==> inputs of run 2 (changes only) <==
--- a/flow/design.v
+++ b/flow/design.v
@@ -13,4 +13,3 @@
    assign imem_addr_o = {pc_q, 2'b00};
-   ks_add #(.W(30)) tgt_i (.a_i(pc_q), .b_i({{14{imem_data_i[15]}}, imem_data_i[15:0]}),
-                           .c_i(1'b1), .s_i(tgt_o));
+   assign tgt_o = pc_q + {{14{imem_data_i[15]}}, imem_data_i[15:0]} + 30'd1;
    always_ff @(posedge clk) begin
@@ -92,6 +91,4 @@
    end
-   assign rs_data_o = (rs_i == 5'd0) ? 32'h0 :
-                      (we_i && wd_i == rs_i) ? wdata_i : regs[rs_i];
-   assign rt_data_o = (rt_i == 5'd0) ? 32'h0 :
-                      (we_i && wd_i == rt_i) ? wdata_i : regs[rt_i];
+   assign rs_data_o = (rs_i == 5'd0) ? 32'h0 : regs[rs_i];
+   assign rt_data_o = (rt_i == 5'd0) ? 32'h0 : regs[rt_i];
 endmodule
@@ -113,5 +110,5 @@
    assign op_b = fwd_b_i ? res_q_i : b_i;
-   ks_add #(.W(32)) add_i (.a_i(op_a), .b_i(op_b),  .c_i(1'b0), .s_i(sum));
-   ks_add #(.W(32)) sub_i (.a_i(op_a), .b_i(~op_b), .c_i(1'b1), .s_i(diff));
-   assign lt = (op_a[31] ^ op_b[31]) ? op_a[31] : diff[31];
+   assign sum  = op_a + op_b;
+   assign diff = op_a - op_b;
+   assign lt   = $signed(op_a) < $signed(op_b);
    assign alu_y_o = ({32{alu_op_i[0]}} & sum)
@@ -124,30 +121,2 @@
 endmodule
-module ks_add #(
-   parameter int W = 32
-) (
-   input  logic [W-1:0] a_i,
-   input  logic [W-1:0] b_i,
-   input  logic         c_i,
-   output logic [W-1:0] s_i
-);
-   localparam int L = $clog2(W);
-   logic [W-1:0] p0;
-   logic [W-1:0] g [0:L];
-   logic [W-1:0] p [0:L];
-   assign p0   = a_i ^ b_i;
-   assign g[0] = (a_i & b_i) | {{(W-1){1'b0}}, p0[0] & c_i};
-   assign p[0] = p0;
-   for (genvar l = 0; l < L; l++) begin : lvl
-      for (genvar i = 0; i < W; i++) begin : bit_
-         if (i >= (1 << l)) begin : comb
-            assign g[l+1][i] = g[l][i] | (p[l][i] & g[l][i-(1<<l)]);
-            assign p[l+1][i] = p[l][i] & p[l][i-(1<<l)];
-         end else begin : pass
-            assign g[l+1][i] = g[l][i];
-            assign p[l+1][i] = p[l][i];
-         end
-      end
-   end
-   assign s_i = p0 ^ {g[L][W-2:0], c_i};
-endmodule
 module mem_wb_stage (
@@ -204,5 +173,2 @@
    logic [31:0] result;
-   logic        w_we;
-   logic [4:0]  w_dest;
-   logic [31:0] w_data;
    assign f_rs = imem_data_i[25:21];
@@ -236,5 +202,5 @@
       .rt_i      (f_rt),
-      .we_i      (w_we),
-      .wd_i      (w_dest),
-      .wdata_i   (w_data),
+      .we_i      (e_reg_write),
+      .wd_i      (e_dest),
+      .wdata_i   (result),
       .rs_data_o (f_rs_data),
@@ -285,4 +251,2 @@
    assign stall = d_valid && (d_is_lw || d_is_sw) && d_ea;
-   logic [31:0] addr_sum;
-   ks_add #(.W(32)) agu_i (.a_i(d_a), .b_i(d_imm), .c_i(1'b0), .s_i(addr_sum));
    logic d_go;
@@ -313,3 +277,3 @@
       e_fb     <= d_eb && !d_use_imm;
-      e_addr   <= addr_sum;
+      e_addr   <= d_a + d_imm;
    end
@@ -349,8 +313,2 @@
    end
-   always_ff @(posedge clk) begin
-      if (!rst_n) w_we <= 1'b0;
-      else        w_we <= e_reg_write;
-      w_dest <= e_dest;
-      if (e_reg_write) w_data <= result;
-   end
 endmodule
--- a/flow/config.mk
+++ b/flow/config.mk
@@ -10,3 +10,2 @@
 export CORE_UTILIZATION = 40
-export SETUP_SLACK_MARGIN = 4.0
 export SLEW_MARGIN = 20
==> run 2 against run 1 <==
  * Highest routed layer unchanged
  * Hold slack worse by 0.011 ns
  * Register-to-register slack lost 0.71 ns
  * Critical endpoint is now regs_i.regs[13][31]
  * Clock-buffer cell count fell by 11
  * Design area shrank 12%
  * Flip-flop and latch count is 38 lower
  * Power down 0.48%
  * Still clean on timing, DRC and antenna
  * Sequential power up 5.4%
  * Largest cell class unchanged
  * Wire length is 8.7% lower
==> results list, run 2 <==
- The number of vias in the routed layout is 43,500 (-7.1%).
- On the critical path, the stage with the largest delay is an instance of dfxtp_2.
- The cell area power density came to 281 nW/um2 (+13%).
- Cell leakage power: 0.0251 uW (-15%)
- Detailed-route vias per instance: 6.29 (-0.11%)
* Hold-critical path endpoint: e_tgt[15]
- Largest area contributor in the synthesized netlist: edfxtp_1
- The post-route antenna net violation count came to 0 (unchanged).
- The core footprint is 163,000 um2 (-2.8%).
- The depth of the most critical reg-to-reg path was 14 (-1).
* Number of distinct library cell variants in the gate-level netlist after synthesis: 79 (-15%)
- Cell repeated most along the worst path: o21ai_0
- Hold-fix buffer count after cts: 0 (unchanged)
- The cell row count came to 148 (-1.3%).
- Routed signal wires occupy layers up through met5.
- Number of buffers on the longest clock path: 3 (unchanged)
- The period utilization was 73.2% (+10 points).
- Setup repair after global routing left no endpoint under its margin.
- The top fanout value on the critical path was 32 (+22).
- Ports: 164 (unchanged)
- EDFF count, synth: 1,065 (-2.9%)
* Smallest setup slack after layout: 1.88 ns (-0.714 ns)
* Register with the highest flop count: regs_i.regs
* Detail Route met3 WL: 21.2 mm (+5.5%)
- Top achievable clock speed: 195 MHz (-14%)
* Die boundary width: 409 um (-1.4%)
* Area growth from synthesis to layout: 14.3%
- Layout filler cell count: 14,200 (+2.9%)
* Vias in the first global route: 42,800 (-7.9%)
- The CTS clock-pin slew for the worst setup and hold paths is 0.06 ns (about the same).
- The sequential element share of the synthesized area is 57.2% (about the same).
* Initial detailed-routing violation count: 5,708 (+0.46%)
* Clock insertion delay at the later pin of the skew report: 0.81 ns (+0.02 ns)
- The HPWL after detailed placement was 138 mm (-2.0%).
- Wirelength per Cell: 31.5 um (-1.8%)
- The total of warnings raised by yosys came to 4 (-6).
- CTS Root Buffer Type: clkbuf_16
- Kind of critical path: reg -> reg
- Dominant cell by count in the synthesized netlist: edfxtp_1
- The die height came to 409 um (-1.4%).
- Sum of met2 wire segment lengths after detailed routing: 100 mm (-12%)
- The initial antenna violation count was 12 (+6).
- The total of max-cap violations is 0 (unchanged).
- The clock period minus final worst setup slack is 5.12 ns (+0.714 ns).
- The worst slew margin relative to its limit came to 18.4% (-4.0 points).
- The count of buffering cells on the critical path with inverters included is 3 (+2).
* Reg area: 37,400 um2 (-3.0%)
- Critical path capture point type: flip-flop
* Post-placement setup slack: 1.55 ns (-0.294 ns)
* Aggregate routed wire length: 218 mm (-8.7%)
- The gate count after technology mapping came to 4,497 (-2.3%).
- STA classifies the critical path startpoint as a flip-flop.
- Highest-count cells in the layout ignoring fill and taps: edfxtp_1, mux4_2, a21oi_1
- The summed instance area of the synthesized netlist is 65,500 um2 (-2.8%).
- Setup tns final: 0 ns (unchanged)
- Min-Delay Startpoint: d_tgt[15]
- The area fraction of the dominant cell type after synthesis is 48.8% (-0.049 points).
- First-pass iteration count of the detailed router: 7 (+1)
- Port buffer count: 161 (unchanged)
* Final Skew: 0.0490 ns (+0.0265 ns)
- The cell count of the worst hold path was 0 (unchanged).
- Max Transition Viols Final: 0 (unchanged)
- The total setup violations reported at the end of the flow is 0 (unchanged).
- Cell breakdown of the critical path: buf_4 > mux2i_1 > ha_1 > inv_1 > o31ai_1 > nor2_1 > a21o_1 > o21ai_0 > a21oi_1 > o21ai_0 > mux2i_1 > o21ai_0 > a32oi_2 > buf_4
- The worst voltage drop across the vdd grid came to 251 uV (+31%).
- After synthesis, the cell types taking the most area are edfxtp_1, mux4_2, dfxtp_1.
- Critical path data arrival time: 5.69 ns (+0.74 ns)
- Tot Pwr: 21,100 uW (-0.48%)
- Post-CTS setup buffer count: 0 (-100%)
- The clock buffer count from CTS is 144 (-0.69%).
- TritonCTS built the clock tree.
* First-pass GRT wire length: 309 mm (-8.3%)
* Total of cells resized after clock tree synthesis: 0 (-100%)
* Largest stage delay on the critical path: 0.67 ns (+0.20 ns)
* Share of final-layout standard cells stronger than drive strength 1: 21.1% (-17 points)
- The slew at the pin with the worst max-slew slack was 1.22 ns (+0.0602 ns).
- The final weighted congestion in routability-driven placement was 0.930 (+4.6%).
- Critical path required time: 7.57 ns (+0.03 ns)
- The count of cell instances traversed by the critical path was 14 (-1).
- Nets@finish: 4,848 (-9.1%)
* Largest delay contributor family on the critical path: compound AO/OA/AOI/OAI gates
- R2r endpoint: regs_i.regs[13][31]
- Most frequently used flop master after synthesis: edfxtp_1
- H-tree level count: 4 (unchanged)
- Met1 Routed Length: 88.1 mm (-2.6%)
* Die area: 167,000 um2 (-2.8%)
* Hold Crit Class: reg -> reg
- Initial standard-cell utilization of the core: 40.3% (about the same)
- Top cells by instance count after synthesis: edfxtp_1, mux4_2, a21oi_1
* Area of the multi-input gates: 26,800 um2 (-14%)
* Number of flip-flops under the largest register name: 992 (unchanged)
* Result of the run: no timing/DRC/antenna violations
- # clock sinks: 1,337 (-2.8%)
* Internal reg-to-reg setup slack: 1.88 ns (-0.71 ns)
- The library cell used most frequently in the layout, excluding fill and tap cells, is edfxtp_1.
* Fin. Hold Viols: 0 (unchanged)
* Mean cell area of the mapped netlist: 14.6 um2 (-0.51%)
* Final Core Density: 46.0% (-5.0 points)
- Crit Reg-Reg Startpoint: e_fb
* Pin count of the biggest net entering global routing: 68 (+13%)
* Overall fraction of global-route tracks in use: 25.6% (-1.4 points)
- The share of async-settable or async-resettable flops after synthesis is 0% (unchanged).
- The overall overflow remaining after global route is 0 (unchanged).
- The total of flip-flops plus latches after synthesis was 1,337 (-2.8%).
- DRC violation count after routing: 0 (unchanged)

○ ○ ○ ○

**What the exercise asks**
Your answer should consist of each line above in which "fraction" appears.

**Written solution**
- The area fraction of the dominant cell type after synthesis is 48.8% (-0.049 points).
* Overall fraction of global-route tracks in use: 25.6% (-1.4 points)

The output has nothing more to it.